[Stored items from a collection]
———
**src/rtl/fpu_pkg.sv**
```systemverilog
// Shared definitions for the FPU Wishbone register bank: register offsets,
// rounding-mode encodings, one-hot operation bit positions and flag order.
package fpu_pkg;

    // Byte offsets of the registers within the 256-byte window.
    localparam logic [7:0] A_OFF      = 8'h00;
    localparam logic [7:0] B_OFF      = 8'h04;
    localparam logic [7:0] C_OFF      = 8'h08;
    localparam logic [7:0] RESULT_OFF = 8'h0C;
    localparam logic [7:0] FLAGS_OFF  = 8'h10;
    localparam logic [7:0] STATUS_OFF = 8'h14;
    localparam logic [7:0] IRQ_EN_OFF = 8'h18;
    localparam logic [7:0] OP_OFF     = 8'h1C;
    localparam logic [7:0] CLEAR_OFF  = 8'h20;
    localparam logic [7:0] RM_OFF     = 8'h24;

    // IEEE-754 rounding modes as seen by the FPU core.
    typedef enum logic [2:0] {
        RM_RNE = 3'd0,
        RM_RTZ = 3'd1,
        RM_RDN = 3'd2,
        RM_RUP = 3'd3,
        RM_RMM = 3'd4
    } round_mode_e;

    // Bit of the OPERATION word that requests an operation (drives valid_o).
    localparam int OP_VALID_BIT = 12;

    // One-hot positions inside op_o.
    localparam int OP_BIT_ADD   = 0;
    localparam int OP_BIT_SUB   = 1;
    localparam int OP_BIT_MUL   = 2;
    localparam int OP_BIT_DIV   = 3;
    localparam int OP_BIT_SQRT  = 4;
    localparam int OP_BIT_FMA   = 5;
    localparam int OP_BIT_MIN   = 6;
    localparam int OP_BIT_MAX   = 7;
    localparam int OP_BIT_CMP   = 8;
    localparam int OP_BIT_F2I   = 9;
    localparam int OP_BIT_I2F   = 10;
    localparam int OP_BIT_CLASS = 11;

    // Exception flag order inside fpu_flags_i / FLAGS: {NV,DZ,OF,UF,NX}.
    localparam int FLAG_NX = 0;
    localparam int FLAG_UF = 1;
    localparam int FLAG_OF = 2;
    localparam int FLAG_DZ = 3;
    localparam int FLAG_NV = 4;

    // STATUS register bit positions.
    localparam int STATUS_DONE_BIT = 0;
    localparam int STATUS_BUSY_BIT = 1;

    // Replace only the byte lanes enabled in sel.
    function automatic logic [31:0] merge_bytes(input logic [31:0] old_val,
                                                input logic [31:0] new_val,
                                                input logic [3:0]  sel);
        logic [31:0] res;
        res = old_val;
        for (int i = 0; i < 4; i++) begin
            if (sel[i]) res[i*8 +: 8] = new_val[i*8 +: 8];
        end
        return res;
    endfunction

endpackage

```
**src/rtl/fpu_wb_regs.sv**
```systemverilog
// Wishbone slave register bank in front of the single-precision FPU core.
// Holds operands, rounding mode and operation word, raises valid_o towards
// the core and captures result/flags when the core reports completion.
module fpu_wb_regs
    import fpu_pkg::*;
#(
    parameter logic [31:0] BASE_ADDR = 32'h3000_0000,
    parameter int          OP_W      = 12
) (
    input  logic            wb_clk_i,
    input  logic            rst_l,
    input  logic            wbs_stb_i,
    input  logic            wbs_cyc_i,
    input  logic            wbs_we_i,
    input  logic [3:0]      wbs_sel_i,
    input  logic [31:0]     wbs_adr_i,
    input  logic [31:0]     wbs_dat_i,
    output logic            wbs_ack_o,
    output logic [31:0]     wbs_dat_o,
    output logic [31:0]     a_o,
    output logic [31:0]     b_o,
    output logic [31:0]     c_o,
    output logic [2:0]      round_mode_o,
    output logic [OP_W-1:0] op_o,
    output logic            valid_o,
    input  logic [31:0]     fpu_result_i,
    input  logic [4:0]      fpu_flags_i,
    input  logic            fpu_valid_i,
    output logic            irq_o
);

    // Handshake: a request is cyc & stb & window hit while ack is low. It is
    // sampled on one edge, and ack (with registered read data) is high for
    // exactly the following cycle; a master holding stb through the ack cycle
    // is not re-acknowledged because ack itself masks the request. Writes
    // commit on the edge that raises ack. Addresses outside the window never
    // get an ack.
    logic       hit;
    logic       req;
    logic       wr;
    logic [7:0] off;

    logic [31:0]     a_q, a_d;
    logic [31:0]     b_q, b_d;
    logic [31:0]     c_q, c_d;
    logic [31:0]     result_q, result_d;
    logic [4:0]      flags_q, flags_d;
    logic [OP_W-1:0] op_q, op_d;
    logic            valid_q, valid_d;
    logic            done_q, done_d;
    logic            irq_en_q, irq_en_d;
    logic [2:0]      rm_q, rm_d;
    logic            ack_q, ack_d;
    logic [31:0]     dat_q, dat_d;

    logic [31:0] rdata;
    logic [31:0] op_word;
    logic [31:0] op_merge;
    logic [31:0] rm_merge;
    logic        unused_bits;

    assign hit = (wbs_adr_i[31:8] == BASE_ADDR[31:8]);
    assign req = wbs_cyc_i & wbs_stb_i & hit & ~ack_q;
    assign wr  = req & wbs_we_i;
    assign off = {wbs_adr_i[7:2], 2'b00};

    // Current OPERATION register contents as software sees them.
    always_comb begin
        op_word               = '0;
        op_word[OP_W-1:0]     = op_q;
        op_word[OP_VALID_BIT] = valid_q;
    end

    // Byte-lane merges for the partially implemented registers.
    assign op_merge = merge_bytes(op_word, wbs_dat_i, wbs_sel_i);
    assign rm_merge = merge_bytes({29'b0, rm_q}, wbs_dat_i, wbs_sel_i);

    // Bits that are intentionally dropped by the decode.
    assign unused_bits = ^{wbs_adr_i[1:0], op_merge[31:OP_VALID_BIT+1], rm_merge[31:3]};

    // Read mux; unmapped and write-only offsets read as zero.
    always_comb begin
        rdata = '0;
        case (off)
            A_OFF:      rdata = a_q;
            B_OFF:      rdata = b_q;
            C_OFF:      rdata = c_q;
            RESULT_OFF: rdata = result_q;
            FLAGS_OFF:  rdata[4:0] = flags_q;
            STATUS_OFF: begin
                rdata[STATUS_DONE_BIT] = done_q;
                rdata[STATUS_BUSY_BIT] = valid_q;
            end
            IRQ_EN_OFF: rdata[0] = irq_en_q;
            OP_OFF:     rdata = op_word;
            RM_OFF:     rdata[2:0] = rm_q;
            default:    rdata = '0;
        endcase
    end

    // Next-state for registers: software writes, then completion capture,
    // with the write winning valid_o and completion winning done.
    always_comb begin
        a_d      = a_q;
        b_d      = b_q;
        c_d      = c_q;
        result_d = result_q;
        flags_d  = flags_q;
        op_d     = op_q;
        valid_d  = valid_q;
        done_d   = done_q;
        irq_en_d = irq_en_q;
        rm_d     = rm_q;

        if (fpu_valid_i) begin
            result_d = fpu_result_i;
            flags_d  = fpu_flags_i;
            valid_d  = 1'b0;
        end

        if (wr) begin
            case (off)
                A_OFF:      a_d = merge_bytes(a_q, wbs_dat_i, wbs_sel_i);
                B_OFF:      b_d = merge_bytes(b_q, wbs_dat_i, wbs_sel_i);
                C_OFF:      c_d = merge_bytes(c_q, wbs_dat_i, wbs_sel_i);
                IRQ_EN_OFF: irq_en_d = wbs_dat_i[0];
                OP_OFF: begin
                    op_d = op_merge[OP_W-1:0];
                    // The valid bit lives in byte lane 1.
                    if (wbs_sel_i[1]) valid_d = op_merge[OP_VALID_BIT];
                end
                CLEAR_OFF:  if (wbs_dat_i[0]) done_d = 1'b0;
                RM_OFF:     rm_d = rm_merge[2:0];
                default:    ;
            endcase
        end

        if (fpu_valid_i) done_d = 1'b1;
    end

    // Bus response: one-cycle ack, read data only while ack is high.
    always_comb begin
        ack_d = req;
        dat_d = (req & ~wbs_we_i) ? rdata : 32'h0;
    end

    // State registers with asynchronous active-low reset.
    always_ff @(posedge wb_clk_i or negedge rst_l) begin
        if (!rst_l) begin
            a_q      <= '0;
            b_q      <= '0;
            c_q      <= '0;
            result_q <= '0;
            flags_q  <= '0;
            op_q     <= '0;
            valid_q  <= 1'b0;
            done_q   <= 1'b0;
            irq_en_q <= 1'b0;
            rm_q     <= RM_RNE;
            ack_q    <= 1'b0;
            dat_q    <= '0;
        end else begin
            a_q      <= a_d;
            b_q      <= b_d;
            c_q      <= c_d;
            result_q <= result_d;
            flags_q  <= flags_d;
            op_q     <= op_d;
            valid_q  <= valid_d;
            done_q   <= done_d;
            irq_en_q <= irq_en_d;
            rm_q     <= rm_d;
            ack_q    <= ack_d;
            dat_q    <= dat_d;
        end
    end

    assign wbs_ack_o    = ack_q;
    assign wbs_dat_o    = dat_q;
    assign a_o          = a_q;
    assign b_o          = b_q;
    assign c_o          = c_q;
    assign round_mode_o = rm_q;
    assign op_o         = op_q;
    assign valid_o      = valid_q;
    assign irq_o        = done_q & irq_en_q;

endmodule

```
———
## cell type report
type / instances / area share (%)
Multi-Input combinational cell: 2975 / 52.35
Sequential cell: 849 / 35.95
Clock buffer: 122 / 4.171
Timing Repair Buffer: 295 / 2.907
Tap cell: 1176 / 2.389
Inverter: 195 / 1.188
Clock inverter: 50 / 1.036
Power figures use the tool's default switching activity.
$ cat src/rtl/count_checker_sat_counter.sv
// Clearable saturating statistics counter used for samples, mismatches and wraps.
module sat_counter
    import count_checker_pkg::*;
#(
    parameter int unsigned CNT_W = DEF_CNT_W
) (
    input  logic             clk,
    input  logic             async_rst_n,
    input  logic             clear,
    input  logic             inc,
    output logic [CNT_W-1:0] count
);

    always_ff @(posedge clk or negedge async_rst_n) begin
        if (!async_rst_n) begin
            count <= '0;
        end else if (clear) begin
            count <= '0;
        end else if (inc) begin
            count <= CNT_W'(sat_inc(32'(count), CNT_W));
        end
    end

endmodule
———
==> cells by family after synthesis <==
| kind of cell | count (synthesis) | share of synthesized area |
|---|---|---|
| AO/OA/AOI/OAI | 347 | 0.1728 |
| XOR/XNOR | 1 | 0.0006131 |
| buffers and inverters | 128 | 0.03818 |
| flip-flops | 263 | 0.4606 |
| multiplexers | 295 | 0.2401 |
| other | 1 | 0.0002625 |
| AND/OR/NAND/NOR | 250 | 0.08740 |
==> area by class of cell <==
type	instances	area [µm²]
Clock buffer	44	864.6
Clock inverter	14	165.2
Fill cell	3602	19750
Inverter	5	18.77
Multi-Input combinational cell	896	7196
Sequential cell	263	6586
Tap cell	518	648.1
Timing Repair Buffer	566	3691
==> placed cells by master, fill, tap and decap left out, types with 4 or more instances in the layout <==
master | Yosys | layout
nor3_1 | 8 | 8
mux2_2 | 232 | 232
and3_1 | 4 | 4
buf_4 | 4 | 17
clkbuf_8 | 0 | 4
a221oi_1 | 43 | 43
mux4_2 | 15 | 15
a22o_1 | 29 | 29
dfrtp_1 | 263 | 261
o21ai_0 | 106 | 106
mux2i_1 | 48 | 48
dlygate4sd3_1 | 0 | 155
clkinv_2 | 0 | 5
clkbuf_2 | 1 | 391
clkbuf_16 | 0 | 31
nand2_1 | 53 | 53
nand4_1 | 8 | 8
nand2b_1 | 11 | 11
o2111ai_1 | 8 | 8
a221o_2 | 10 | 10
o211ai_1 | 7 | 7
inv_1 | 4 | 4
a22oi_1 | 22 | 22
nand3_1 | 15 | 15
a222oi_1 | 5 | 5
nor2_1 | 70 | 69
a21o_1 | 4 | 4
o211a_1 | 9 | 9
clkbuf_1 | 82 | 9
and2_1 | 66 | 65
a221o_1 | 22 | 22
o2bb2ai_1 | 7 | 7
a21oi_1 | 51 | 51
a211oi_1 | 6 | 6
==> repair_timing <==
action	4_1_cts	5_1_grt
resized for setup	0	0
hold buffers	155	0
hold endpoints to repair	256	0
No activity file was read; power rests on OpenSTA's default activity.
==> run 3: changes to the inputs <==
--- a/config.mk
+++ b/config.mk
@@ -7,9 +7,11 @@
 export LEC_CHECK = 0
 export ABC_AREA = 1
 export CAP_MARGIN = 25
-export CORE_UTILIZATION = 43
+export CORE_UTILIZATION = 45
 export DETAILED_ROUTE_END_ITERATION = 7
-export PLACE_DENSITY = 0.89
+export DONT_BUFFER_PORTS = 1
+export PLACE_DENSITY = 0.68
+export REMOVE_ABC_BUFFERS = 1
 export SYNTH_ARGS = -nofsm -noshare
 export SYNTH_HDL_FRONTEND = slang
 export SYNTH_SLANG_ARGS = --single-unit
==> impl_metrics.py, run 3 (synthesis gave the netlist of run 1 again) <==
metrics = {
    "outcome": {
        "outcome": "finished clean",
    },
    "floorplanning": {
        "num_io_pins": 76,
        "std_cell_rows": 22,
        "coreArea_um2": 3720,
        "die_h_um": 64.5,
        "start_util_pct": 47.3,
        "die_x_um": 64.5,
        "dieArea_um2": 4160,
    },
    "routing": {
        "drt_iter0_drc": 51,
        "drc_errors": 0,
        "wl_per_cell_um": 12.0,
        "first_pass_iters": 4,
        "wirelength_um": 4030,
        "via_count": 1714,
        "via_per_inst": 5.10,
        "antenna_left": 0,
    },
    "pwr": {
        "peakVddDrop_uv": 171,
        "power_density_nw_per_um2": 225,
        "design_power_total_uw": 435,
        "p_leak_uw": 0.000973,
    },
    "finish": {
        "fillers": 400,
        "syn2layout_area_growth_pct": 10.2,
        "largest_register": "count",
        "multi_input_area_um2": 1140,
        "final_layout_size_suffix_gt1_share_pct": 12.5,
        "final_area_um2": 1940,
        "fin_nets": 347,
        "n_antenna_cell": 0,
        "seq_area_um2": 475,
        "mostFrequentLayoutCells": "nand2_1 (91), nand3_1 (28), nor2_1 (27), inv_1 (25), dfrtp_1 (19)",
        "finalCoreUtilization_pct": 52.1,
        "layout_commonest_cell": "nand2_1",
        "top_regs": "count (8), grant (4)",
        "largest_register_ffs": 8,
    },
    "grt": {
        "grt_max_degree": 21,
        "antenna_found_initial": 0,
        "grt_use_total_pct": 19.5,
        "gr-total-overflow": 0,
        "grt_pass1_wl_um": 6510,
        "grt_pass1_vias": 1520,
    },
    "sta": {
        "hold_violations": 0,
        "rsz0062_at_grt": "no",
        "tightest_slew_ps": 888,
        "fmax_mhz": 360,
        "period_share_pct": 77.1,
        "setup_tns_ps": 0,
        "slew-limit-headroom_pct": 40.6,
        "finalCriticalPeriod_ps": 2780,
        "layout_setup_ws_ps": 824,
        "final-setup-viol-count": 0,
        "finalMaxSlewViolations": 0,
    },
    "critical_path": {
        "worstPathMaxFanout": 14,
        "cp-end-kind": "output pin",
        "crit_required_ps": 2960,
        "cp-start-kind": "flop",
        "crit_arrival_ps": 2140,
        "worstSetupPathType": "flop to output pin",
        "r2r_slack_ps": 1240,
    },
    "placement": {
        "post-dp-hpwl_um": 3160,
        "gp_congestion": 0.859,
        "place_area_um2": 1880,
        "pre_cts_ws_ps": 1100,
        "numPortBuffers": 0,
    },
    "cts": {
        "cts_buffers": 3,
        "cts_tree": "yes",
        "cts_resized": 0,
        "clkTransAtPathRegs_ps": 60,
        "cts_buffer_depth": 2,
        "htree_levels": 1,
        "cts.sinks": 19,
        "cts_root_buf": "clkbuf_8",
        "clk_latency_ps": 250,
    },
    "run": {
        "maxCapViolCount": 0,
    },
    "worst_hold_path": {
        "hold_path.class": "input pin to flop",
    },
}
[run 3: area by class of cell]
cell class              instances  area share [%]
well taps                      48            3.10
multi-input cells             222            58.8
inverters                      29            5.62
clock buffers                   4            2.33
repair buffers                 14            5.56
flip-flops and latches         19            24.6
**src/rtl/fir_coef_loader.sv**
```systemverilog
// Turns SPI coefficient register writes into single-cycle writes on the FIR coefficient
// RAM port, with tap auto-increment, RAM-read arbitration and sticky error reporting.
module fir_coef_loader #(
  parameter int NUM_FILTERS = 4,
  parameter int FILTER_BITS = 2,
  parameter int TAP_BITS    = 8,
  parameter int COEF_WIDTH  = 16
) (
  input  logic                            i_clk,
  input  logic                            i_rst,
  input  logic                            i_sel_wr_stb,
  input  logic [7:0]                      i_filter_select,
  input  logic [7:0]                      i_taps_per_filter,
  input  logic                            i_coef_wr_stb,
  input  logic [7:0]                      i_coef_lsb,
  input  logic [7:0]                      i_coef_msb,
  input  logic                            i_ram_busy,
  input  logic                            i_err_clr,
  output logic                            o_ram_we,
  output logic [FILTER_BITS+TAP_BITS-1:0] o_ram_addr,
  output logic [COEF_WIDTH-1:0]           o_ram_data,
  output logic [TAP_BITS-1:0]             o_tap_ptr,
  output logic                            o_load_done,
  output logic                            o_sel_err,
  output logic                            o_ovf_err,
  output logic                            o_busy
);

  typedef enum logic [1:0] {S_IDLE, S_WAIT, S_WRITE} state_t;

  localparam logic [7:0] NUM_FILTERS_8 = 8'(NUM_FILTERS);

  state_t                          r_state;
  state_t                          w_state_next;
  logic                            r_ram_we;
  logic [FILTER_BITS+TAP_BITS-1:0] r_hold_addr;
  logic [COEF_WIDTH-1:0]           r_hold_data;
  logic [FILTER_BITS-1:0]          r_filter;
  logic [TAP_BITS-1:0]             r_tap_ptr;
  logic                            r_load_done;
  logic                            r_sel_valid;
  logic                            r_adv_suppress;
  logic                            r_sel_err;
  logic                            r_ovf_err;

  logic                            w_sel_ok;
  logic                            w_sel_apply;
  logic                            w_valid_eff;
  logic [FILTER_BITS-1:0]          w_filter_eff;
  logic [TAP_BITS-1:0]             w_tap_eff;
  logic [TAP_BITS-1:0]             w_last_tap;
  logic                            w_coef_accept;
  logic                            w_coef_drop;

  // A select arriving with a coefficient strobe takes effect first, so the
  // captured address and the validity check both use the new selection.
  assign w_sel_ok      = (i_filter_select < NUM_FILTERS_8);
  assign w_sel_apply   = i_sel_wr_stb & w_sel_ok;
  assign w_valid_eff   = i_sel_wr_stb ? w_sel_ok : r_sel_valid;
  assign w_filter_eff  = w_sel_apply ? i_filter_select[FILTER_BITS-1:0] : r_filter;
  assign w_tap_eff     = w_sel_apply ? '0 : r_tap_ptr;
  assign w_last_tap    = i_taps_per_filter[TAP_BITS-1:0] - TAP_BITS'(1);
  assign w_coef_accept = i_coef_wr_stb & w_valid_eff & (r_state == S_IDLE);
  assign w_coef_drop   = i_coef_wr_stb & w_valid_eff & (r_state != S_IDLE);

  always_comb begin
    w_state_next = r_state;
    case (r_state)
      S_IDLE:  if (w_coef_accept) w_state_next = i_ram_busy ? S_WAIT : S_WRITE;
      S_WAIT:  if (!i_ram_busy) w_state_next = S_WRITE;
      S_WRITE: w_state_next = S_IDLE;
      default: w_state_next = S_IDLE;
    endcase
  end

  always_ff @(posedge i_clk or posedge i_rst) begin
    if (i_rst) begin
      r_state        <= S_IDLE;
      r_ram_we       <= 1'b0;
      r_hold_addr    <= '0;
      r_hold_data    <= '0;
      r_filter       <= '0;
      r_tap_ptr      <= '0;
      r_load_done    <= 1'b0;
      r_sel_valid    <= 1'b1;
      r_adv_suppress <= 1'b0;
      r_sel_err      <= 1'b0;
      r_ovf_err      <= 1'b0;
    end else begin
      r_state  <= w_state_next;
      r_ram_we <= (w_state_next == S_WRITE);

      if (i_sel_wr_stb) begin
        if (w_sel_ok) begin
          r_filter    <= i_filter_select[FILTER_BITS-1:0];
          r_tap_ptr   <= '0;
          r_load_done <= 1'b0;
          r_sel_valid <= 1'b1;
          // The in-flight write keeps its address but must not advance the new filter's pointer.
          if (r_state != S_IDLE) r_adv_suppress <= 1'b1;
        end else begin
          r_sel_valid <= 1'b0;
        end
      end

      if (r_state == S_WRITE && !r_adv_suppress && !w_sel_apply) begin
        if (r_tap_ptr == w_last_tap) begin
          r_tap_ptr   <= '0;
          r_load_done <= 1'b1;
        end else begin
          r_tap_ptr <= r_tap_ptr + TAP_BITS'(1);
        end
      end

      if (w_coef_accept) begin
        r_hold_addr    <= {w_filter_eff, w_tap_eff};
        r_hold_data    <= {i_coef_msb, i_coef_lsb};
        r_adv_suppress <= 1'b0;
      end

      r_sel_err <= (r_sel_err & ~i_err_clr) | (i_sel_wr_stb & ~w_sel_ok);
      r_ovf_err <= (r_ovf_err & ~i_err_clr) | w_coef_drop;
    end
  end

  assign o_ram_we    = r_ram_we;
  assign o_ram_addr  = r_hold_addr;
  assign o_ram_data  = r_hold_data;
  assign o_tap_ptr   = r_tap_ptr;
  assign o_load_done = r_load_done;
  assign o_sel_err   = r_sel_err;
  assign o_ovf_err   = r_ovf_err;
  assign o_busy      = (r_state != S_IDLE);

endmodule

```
———
### Task objective
All lines of the records above with the word "inverters" in them are to be copied.

### Answer for this exercise
| buffers and inverters | 128 | 0.03818 |
inverters                      29            5.62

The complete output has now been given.